A mãe ameaçou bater, fica quieto ou apanha! O menino apontava o mar e gritava em uma voz embolada: "ver a água!" Os passageiros se balançavam e se rearrumavam nas cadeiras enquanto a raiva deles crescia. Alguns chacoalhavam o jornal, outros muxoxavam. De um pronto o pai levantou. Pegou o menino pela mão e foi com ele até a proa, quase de um arrasto só. A mãe e a menina levantaram e seguiram seus meninos. A mãe parou e sentou na primeira fila das cadeiras, a menina seguiu na aventura. Num instante estavam o pai, a menina e o menino na proa. O pai e a menina seguravam a corrente que separa os passageiros da água com o intuito de que não caiam e causem transtorno de salvamento. O menino não. O menino abriu os braços abraçando o vento e o sol. O pai agarrou o braço do menino e quase que seus dedos entravam em sua carne. O menino disse com voz suave: "Sozinho pai!" Mas o pai temia pelo menino e não desagarrava o braço. O menino ria inteiro e a menina sua irmã lhe apontava os navios. "Olha lá um bem grande!" e girava ela mesma com suas mãos a cabeça do menino.
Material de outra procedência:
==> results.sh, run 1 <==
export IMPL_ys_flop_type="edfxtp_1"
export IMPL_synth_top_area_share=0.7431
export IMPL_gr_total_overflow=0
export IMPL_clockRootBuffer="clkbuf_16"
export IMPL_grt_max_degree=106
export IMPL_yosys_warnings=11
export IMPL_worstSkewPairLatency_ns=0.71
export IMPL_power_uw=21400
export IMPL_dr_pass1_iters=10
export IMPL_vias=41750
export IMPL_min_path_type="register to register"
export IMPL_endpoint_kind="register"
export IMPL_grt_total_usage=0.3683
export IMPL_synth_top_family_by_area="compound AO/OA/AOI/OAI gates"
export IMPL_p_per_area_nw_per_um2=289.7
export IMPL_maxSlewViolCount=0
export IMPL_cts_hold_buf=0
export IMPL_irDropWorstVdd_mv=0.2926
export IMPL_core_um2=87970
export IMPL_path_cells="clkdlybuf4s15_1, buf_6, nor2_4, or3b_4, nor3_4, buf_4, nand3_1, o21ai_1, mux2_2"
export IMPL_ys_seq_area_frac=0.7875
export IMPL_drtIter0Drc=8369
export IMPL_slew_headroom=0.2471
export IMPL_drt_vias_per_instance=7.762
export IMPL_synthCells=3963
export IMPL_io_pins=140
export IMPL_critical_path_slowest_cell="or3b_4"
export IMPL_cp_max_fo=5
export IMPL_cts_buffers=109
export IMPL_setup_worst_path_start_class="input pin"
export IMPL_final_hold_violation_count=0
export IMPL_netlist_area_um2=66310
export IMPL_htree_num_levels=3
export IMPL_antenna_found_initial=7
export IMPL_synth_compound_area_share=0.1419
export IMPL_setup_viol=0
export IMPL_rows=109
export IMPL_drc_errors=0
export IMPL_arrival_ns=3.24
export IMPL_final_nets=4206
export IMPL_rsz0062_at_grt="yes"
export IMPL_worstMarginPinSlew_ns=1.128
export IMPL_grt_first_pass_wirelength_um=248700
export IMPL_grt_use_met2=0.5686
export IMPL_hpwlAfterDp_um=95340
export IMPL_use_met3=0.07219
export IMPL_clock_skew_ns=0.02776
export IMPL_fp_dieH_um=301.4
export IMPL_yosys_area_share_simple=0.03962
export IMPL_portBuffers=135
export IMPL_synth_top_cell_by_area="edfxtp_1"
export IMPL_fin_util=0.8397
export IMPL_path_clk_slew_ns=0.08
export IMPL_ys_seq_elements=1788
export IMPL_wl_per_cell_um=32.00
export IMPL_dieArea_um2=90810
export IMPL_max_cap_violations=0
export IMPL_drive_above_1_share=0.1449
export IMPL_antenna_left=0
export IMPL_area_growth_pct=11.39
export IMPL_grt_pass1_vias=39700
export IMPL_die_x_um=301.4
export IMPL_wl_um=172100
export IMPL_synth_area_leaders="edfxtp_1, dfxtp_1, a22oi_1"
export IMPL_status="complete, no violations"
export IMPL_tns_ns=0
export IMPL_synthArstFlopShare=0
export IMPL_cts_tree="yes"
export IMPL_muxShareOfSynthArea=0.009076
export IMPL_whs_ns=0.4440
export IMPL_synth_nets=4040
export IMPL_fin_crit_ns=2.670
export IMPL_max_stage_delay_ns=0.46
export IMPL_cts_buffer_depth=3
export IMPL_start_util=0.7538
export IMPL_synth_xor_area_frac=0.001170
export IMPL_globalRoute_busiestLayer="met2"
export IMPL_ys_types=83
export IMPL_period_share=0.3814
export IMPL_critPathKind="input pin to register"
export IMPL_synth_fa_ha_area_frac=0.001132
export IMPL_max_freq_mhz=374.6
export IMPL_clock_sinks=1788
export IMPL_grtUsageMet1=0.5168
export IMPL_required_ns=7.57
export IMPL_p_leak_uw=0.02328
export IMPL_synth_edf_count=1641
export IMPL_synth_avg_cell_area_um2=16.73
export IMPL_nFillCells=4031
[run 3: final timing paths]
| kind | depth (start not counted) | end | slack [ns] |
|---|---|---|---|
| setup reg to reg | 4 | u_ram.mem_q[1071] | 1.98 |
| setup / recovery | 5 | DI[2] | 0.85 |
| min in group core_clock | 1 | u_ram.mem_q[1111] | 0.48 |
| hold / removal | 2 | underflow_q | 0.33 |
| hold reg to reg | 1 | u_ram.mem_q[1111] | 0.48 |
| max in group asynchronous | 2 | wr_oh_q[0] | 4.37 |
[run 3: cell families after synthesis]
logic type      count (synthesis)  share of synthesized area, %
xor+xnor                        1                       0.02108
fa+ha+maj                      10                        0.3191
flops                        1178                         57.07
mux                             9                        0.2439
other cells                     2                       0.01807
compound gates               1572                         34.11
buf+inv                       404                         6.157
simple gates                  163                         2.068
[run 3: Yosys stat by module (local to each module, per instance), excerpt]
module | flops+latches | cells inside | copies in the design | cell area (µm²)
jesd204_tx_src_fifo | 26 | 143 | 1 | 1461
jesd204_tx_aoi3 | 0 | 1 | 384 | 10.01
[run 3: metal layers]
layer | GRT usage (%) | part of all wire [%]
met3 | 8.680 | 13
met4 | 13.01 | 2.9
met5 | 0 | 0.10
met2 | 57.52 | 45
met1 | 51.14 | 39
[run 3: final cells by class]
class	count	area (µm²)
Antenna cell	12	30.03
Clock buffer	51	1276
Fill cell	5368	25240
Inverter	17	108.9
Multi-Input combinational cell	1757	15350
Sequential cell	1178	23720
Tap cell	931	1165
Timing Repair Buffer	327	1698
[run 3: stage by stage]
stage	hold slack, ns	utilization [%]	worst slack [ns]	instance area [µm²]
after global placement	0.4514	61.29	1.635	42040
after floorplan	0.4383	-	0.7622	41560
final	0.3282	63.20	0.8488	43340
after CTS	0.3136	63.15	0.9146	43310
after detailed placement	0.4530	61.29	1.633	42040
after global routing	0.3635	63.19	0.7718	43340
This is an optimization exercise on Yosys and OpenROAD, whose aim is small area, not a production implementation. Only simulation tests tie the RTL to the original design; equivalence was not proved. Power and IR drop assume default switching activity.

==> run G <==
==> flow/design.v <==
module wb_retire_unit #(
  parameter int DATA_W = 64,
  parameter int DEPTH  = 8,
  localparam int TAG_W = $clog2(DEPTH),
  localparam int OW    = TAG_W + 1
) (
  input  logic              clk,
  input  logic              rst_n,
  input  logic              flush,
  input  logic [1:0]        alloc_req,
  output logic              alloc_ready,
  output logic [TAG_W-1:0]  alloc_tag0,
  output logic [TAG_W-1:0]  alloc_tag1,
  input  logic              comp_valid1,
  input  logic [TAG_W-1:0]  comp_tag1,
  input  logic              comp_wr1,
  input  logic [4:0]        comp_rd1,
  input  logic [DATA_W-1:0] comp_data1,
  input  logic              comp_valid2,
  input  logic [TAG_W-1:0]  comp_tag2,
  input  logic              comp_wr2,
  input  logic [4:0]        comp_rd2,
  input  logic [DATA_W-1:0] comp_data2,
  output logic              wen1,
  output logic              wen2,
  output logic [4:0]        rd_addr1,
  output logic [4:0]        rd_addr2,
  output logic [DATA_W-1:0] write_data1,
  output logic [DATA_W-1:0] write_data2,
  output logic [1:0]        retire_cnt,
  output logic              empty
);
  localparam int EW = DATA_W + 6;   
  localparam int NB = DEPTH / 2;    
  logic [TAG_W-1:0]  head, tail;
  logic              full;          
  logic [DEPTH-1:0]  rdy;
  logic [DEPTH-1:0]  par;           
  logic [EW-1:0]     ent [DEPTH];
  logic              s1e, s1o, s2e, s2o;
  logic [NB-1:0]     se, so;        
  logic [NB-1:0]     sec, soc;      
  logic [DEPTH-1:0]  hd, hd1, td, td1, td2, ret, alloc, hit1, hit2, we1, we2, hold;
  logic              r0, r1, occ0, occ1, occ6, occ7, occ_ge2;
  logic [1:0]        grant, rcnt;
  logic [EW-1:0]     lane1, lane2;
  assign occ0        = ~full & |(hd & td);     
  assign occ1        = ~full & |(hd1 & td);    
  assign occ6        = ~full & |(hd & td2);    
  assign occ7        = ~full & |(hd & td1);    
  assign occ_ge2     = ~occ0 & ~occ1;
  assign alloc_ready = ~full & ~occ7;
  assign alloc_tag0  = tail;
  assign alloc_tag1  = tail + TAG_W'(1);
  assign empty       = occ0;
  assign grant       = (alloc_ready && alloc_req != 2'd3) ? alloc_req : 2'd0;
  assign lane1       = {comp_wr1 & (|comp_rd1), comp_rd1, comp_data1};
  assign lane2       = {comp_wr2 & (|comp_rd2), comp_rd2, comp_data2};
  always_comb begin
    for (int i = 0; i < DEPTH; i++) begin
      hd[i]   = head == TAG_W'(i);
      td[i]   = tail == TAG_W'(i);
      hit1[i] = comp_valid1 && comp_tag1 == TAG_W'(i);
      hit2[i] = comp_valid2 && comp_tag2 == TAG_W'(i);
    end
    for (int i = 0; i < DEPTH; i++) begin
      hd1[i] = hd[(i + DEPTH - 1) % DEPTH];   
      td1[i] = td[(i + DEPTH - 1) % DEPTH];   
      td2[i] = td[(i + DEPTH - 2) % DEPTH];   
    end
  end
  assign r0   = |(hd & rdy) & ~occ0;
  assign r1   = r0 & |(hd1 & rdy) & occ_ge2;
  assign rcnt = {r1, r0 & ~r1};
  always_comb begin
    for (int i = 0; i < DEPTH; i++) begin
      ret[i]   = rdy[i] & (hd[i] | (hd1[i] & rdy[(i + DEPTH - 1) % DEPTH]));
      alloc[i] = (grant != 2'd0 && td[i]) || (grant == 2'd2 && td1[i]);
      we1[i]   = hit1[i] & ~ret[i];
      we2[i]   = hit2[i] & ~hit1[i] & ~ret[i];
      hold[i]  = ~((hit1[i] | hit2[i]) & ~ret[i]);
    end
  end
  logic [EW-1:0] ent_d [DEPTH];
  for (genvar i = 0; i < DEPTH; i++) begin : g_slot
    wb_retire_aoi222 #(.W(EW)) u_next (
      .a(we1[i]), .x(lane1), .b(we2[i]), .y(lane2), .c(hold[i]), .z(ent[i]), .o(ent_d[i])
    );
  end
  always_ff @(posedge clk) begin
    for (int i = 0; i < DEPTH; i++) begin
      ent[i] <= ent_d[i];
      par[i] <= ~(hold[i] & par[i]);
    end
  end
  always_ff @(posedge clk) rdy <= ~alloc & ~ret & (rdy | hit1 | hit2);
  always_ff @(posedge clk) begin
    for (int k = 0; k < NB; k++) begin
      so[k]  <= hd[2*k] | hd[2*k+1];
      se[k]  <= hd[2*k] | hd[(2*k + DEPTH - 1) % DEPTH];
      soc[k] <= head[TAG_W-1:1] == (TAG_W-1)'(k);
      sec[k] <= (head[TAG_W-1:1] + (TAG_W-1)'(head[0])) == (TAG_W-1)'(k);
    end
  end
  always_ff @(posedge clk or negedge rst_n) begin
    if (!rst_n) begin
      head <= '0;
      tail <= '0;
      full <= 1'b0;
      s1e  <= 1'b0;
      s1o  <= 1'b0;
      s2e  <= 1'b0;
      s2o  <= 1'b0;
    end else if (flush) begin
      head <= '0;
      tail <= '0;
      full <= 1'b0;
      s1e  <= 1'b0;
      s1o  <= 1'b0;
      s2e  <= 1'b0;
      s2o  <= 1'b0;
    end else begin
      head <= head + TAG_W'(rcnt);
      tail <= tail + TAG_W'(grant);
      full <= ~r0 & (full | (grant == 2'd2 && occ6));
      s1e  <= r0 & ~head[0];
      s1o  <= r0 & head[0];
      s2e  <= r1 & head[0];
      s2o  <= r1 & ~head[0];
    end
  end
  logic [EW-1:0] be, bo;
  logic          pe, po;
  always_comb begin
    be = '0;
    bo = '0;
    pe = 1'b0;
    po = 1'b0;
    for (int k = 0; k < NB; k++) begin
      be[DATA_W-1:0]  = be[DATA_W-1:0] | ({DATA_W{se[k]}} & ent[2*k][DATA_W-1:0]);
      bo[DATA_W-1:0]  = bo[DATA_W-1:0] | ({DATA_W{so[k]}} & ent[2*k+1][DATA_W-1:0]);
      be[EW-1:DATA_W] = be[EW-1:DATA_W] | ({6{sec[k]}} & ent[2*k][EW-1:DATA_W]);
      bo[EW-1:DATA_W] = bo[EW-1:DATA_W] | ({6{soc[k]}} & ent[2*k+1][EW-1:DATA_W]);
      pe = pe | (sec[k] & par[2*k]);
      po = po | (soc[k] & par[2*k+1]);
    end
    be = be ^ {EW{pe}};
    bo = bo ^ {EW{po}};
  end
  logic [EW-2:0] nbe, nbo;
  assign nbe = ~be[EW-2:0];
  assign nbo = ~bo[EW-2:0];
  wb_retire_oai22 #(.W(EW-1)) u_port1 (
    .a(~s1e), .x(nbe), .b(~s1o), .y(nbo), .o({rd_addr1, write_data1})
  );
  wb_retire_oai22 #(.W(EW-1)) u_port2 (
    .a(~s2e), .x(nbe), .b(~s2o), .y(nbo), .o({rd_addr2, write_data2})
  );
  logic wze, wzo, same;
  assign wze  = be[EW-1];
  assign wzo  = bo[EW-1];
  assign same = wze & wzo & (be[EW-2:DATA_W] == bo[EW-2:DATA_W]);
  assign wen1 = ((s1e & wze) | (s1o & wzo)) & ~((s2e | s2o) & same);
  assign wen2 = (s2e & wze) | (s2o & wzo);
  assign retire_cnt = {s2e | s2o, (s1e | s1o) & ~(s2e | s2o)};
endmodule
Context: an optimization exercise on an open-source flow, tuned for small area and few clock cycles. The choices shown serve that exercise and are no tape-out recipe. Function was checked by simulation only, so behaviour that the tests miss may differ from the original. No activity file was given, so power comes from the tool's default toggle rates.

== run A ==
==> module imu_uart_frame_parser, before the edit <==
module imu_uart_frame_parser #(
    parameter int FRAME_BYTES = 11,
    parameter int COUNT_BITS  = 32
) (
    input  logic        i_clk,
    input  logic        i_rst_n,
    input  logic        push,
    output logic        full,
    input  logic [7:0]  i_rx_byte,
    output logic        empty,
    input  logic        pop,
    output logic        o_frame_done,
    output logic [1:0]  o_frame_status,
    output logic signed [15:0] o_roll_sample,
    output logic signed [15:0] o_pitch_sample,
    output logic signed [15:0] o_yaw_sample,
    output logic signed [15:0] o_roll_centideg,
    output logic signed [15:0] o_pitch_centideg,
    output logic signed [15:0] o_yaw_centideg,
    output logic [31:0] o_total_bytes,
    output logic [31:0] o_checksum_failures,
    output logic [31:0] o_rate_frames,
    output logic [31:0] o_angle_frames
);
    localparam logic [3:0] LAST_POS = 4'(FRAME_BYTES - 1);
    localparam logic [3:0] POS_DONE = 4'd12;
    logic        r_valid;
    logic [3:0]  r_pos;
    logic [7:0]  r_sum;
    logic [1:0]  r_kind;           
    logic [7:0]  r_pay [6];        
    logic [15:0] r_raw [3];        
    logic [15:0] r_cd [3];         
    logic [15:0] r_cdq [2];        
    logic [5:0]  r_lo;             
    logic [5:0]  n_lo;
    logic [15:0] cd_in;
    logic [15:0] cd_out;
    logic [COUNT_BITS-1:0] r_total;
    logic [COUNT_BITS-1:0] r_fail;
    logic [COUNT_BITS-1:0] r_rate;
    logic [COUNT_BITS-1:0] r_angle;
    logic        accept;
    logic        inc_fail;
    logic        inc_rate;
    logic        inc_angle;
    logic [7:0]  sum_next;
    logic        hunt;
    logic        done;
    logic        hdr;
    logic        good_type;
    logic        close;
    logic [1:0]  status;
    assign full      = r_valid && !pop;
    assign accept    = push && !full;
    assign hdr       = (i_rx_byte == imuf_pkg::HDR_BYTE);
    assign good_type = (i_rx_byte == imuf_pkg::TYPE_ACC) || (i_rx_byte == imuf_pkg::TYPE_RATE) ||
                       (i_rx_byte == imuf_pkg::TYPE_ANGLE);
    assign done      = (r_pos[3:2] == 2'b11);
    assign hunt      = (r_pos == 4'd0) || done;
    assign close     = (r_pos == LAST_POS);
    assign status    = (r_sum != i_rx_byte) ? imuf_pkg::ST_BADSUM : r_kind;
    function automatic logic [COUNT_BITS-1:0] f_inc(input logic [COUNT_BITS-1:0] x,
                                                    input logic en);
        logic c;
        c = en;
        for (int i = 0; i < COUNT_BITS; i++) begin
            f_inc[i] = x[i] ^ c;
            c        = x[i] & c;
        end
    endfunction
    function automatic logic [7:0] f_add8(input logic [7:0] a, input logic [7:0] b);
        logic c;
        c = 1'b0;
        for (int i = 0; i < 8; i++) begin
            f_add8[i] = a[i] ^ b[i] ^ c;
            c         = (a[i] & b[i]) | (c & (a[i] ^ b[i]));
        end
    endfunction
    assign sum_next  = f_add8(r_sum, i_rx_byte);
    assign inc_fail  = accept && close && (status == imuf_pkg::ST_BADSUM);
    assign inc_rate  = accept && close && (status == imuf_pkg::ST_RATE);
    assign inc_angle = accept && close && (status == imuf_pkg::ST_ANGLE);
    always_ff @(posedge i_clk) begin
        if (!i_rst_n) begin
            r_valid <= 1'b0;
        end else if (accept) begin
            r_valid <= 1'b1;
        end else if (pop) begin
            r_valid <= 1'b0;
        end
    end
    always_ff @(posedge i_clk) begin
        if (!i_rst_n) begin
            r_pos <= '0;
        end else if (accept) begin
            if (hunt) begin
                r_pos <= hdr ? 4'd1 : 4'd0;
            end else if (r_pos == 4'd1) begin
                r_pos <= good_type ? 4'd2 : (hdr ? 4'd1 : 4'd0);
            end else if (close) begin
                r_pos <= POS_DONE | {2'b00, status};
            end else begin
                r_pos <= r_pos + 4'd1;
            end
        end
    end
    always_ff @(posedge i_clk) begin
        if (accept) begin
            if (hunt || (r_pos == 4'd1 && !good_type)) begin
                r_sum <= imuf_pkg::HDR_BYTE;
            end else begin
                r_sum <= sum_next;
            end
            if (r_pos == 4'd1) begin
                r_kind <= ~i_rx_byte[1:0];
            end
            if (r_pos >= 4'd2 && r_pos <= 4'd7) begin
                for (int k = 0; k < 5; k++) begin
                    r_pay[k] <= r_pay[k+1];
                end
                r_pay[5] <= i_rx_byte;
            end
            r_lo <= n_lo;
            if (r_pos == 4'd5) begin
                r_cdq[0] <= cd_out;
            end
            if (r_pos == 4'd7) begin
                r_cdq[1] <= cd_out;
            end
        end
    end
    always_ff @(posedge i_clk) begin
        if (!i_rst_n) begin
            r_total <= '0;
            r_fail  <= '0;
            r_rate  <= '0;
            r_angle <= '0;
            for (int a = 0; a < 3; a++) begin
                r_raw[a] <= '0;
                r_cd[a]  <= '0;
            end
        end else begin
            r_total <= f_inc(r_total, accept);
            r_fail  <= f_inc(r_fail, inc_fail);
            r_rate  <= f_inc(r_rate, inc_rate);
            r_angle <= f_inc(r_angle, inc_angle);
            if (inc_angle) begin
                for (int a = 0; a < 3; a++) begin
                    r_raw[a] <= {r_pay[2*a+1], r_pay[2*a]};
                end
                r_cd[0] <= r_cdq[0];
                r_cd[1] <= r_cdq[1];
                r_cd[2] <= cd_out;
            end
        end
    end
    assign cd_in = r_pos[3] ? {r_pay[5], r_pay[4]} : {r_pay[4], r_pay[3]};
    imuf_cd_lo u_cd_lo (.i_raw({r_pay[5], r_pay[4]}), .o_lo(n_lo));
    imuf_cd_hi u_cd_hi (.i_raw(cd_in), .i_lo(r_lo), .o_cd(cd_out));
    assign empty               = !r_valid;
    assign o_frame_done        = done;
    assign o_frame_status      = done ? r_pos[1:0] : imuf_pkg::ST_ANGLE;
    assign o_roll_sample       = r_raw[0];
    assign o_pitch_sample      = r_raw[1];
    assign o_yaw_sample        = r_raw[2];
    assign o_roll_centideg     = r_cd[0];
    assign o_pitch_centideg    = r_cd[1];
    assign o_yaw_centideg      = r_cd[2];
    assign o_total_bytes       = 32'(r_total);
    assign o_checksum_failures = 32'(r_fail);
    assign o_rate_frames       = 32'(r_rate);
    assign o_angle_frames      = 32'(r_angle);
endmodule
From an optimization exercise on the open Yosys and OpenROAD flow, aimed at small area, a short achievable clock period and few clock cycles per item; shortcuts taken in it are not production practice. RTL that was checked went through simulation tests only; none was proved equivalent to the original. For run 2, only the layout was checked, not whether the RTL still works.

==> flow/design.v, too long to show whole: its modules and the start of the top module <==
// module modsq_sq_core: 6496 lines
// module modsq_gp_p2n: 11 lines
// module modsq_gp_n2p: 11 lines
// module modsq_g_p2n: 8 lines
// module modsq_g_n2p: 8 lines
// module modsq_fa: 10 lines
// module modsq_ha: 9 lines
// module modsq_engine: 53 lines
// module modsq_canon: 50 lines
module modsq_engine #(
    parameter int COUNT_WIDTH = 16
) (
    input  logic                   clk,
    input  logic                   reset,
    input  logic                   start,
    input  logic [63:0]            x_in,
    input  logic [COUNT_WIDTH-1:0] count,
    output logic                   busy,
    output logic                   done,
    output logic [63:0]            result
);
  // ...
==> flow/flow/run.sh <==
#!/bin/bash
# The standard layout, with timing repair asked for extra setup margin
# (repair_timing -setup_margin) so that it works on the paths that set the
# achieved period.  Synthesis is the standard one, unchanged.
set -euo pipefail
MARGIN=$(cat flow/margin.txt)
bash standard.sh SETUP_SLACK_MARGIN="$MARGIN" finish > standard_flow.log 2>&1
==> flow/flow/margin.txt <==
20.5
==> flow/standard.sh <==
#!/bin/bash
# synth_recipe.tcl (not shown) runs the flow's synth.tcl, then flattens the netlist and writes it again
# the make line also repeats each setting of config.mk as NAME=value (left out here)
make -C /OpenROAD-flow-scripts/flow DESIGN_CONFIG=/design/flow/config.mk WORK_HOME=/design/flow/orfs CLKGATE_MAP_FILE= SYNTH_SCRIPT=/design/flow/synth_recipe.tcl "${@:-finish}"
==> flow/config.mk <==
export PLATFORM = sky130hd
export DESIGN_NAME = modsq_engine
export DESIGN_NICKNAME = modsq_engine
export VERILOG_FILES = /design/flow/design.v
export SDC_FILE = /design/flow/constraint.sdc
export NUM_CORES = 4
export LEC_CHECK = 0
export CAP_MARGIN = 20
export CORE_MARGIN = 2
export CORE_UTILIZATION = 55
export SLEW_MARGIN = 20
export SYNTH_HIERARCHICAL = 1
==> flow/constraint.sdc <==
create_clock -name core_clock -period 30.0 [get_ports {clk}]
set_input_delay 6.0000 -clock core_clock [delete_from_list [all_inputs] [get_ports {clk}]]
set_output_delay 6.0000 -clock core_clock [all_outputs]
set_load 0.01 [all_outputs]
==> key figures, run 1 <==
Worst setup path
  • R2R setup slack: 20.50 ns
  • Crit-path cells: inv_1 -> fa_1 -> fa_1 -> fa_1 -> fa_1 -> fa_1 -> fa_1 -> fa_1 -> fa_2 -> fa_1 -> fa_1 -> fa_1 -> fa_2 -> fa_2 -> nand2_1 -> nor2_4 -> nand2_1 -> o21ai_2 -> a21oi_2 -> o21ai_1 -> xor2_1 -> mux2_4
  • Crit path capture type: flop
  • Worst Path Max Fanout: 12
  • FF-to-FF Start: x_q[34]

Worst hold path
  • Hold Crit Endpoint: cnt_q[2]

Global routing
  • Tot GR Track Use: 0.508
  • Vias in the first global route: 66996
  • Met3 Usage GRT: 0.226

Clock network
  • CTS Hold Bufs: 0

Placed design
  • Placed instance area: 80400 sq um
  • Inst Count DP: 8990

Synthesis
  • Compound-Gate Fraction of Synth Area: 0.0419
  • Synthesized-area fraction occupied by adder cells: 0.678
  • Mux cell area share after synthesis: 0.0222
  • Syn_area_per_cell: 10.7 sq um

STA
  • Slew Viols, Final: 0
  • Fmax: 105 MHz

Cells and area
  • Clock Buffer Count: 17
  • Most frequent cells in the layout: 2470 x fa_1, 2223 x nand2_1, 595 x inv_1
  • FF+latch area: 3900 sq um
  • Area Growth Syn to Fin: 11.2%
  • Number of multi-input logic gates: 6080
  • Ant. Diodes: 12

Floorplanning
  • Initial core utilization: 0.552

Routing
  • Via count: 61754
  • Met2 WL: 149000 microns

Status
  • Status: finished clean
Testbench counts, summed over its fixed seeds: cycles 15,266, jobs 480.
==> module modsq_engine, before the edit <==
module modsq_engine #(
    parameter int COUNT_WIDTH = 16
) (
    input  logic                   clk,
    input  logic                   reset,
    input  logic                   start,
    input  logic [63:0]            x_in,
    input  logic [COUNT_WIDTH-1:0] count,
    output logic                   busy,
    output logic                   done,
    output logic [63:0]            result
);
    logic [65:0]            x_q;
    logic [65:0]            sq;
    logic [65:0]            res_q;
    logic [COUNT_WIDTH-1:0] cnt_q;
    logic                   last;
    logic                   zero;
    assign zero = (cnt_q == '0);
    assign last = (cnt_q[COUNT_WIDTH-1:1] == '0);
    always_ff @(posedge clk) begin
        if (reset) begin
            busy <= 1'b0;
            done <= 1'b0;
        end
        else begin
            done <= busy && last;
            if (!busy) busy <= start;
            else if (last) busy <= 1'b0;
        end
    end
    always_ff @(posedge clk) begin
        if (!busy) begin
            x_q   <= {2'b00, x_in};
            cnt_q <= count;
        end
        else begin
            x_q   <= sq;
            cnt_q <= cnt_q - 1'b1;
        end
        if (busy && last) begin
            res_q <= zero ? x_q : sq;
        end
    end
    modsq_sq_core u_core (
        .x (x_q),
        .v (sq)
    );
    modsq_canon u_canon (
        .v      (res_q),
        .result (result)
    );
endmodule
E vrupt, empurrava a cabeça dele para o outro lado: "Lá! Aquilo é uma gaivota!" O menino seguia o vôo, mas se irritava com o pai. "Eu posso sozinho pai!"
O pai afrouxou um pouco o medo e os braços do menino que os estendeu livres outra vez para o sol e para o vento. Mas o pai enganava o menino e segurava, mão firme, na camisa do filho como se esta fosse ainda seu braço. O pai se virou e olhou a mãe que aprovou a esperteza do marido fechando um pouco os olhos, balançando a cabeça e beijando-o com um sorriso. O menino pulava e se sacudia todo mostrando a irmã: "Um peixe! Um peixe!". A irmã: "Cadê? Onde? Mostra!..." "Lá no fundo sua boba! Só eu que vi".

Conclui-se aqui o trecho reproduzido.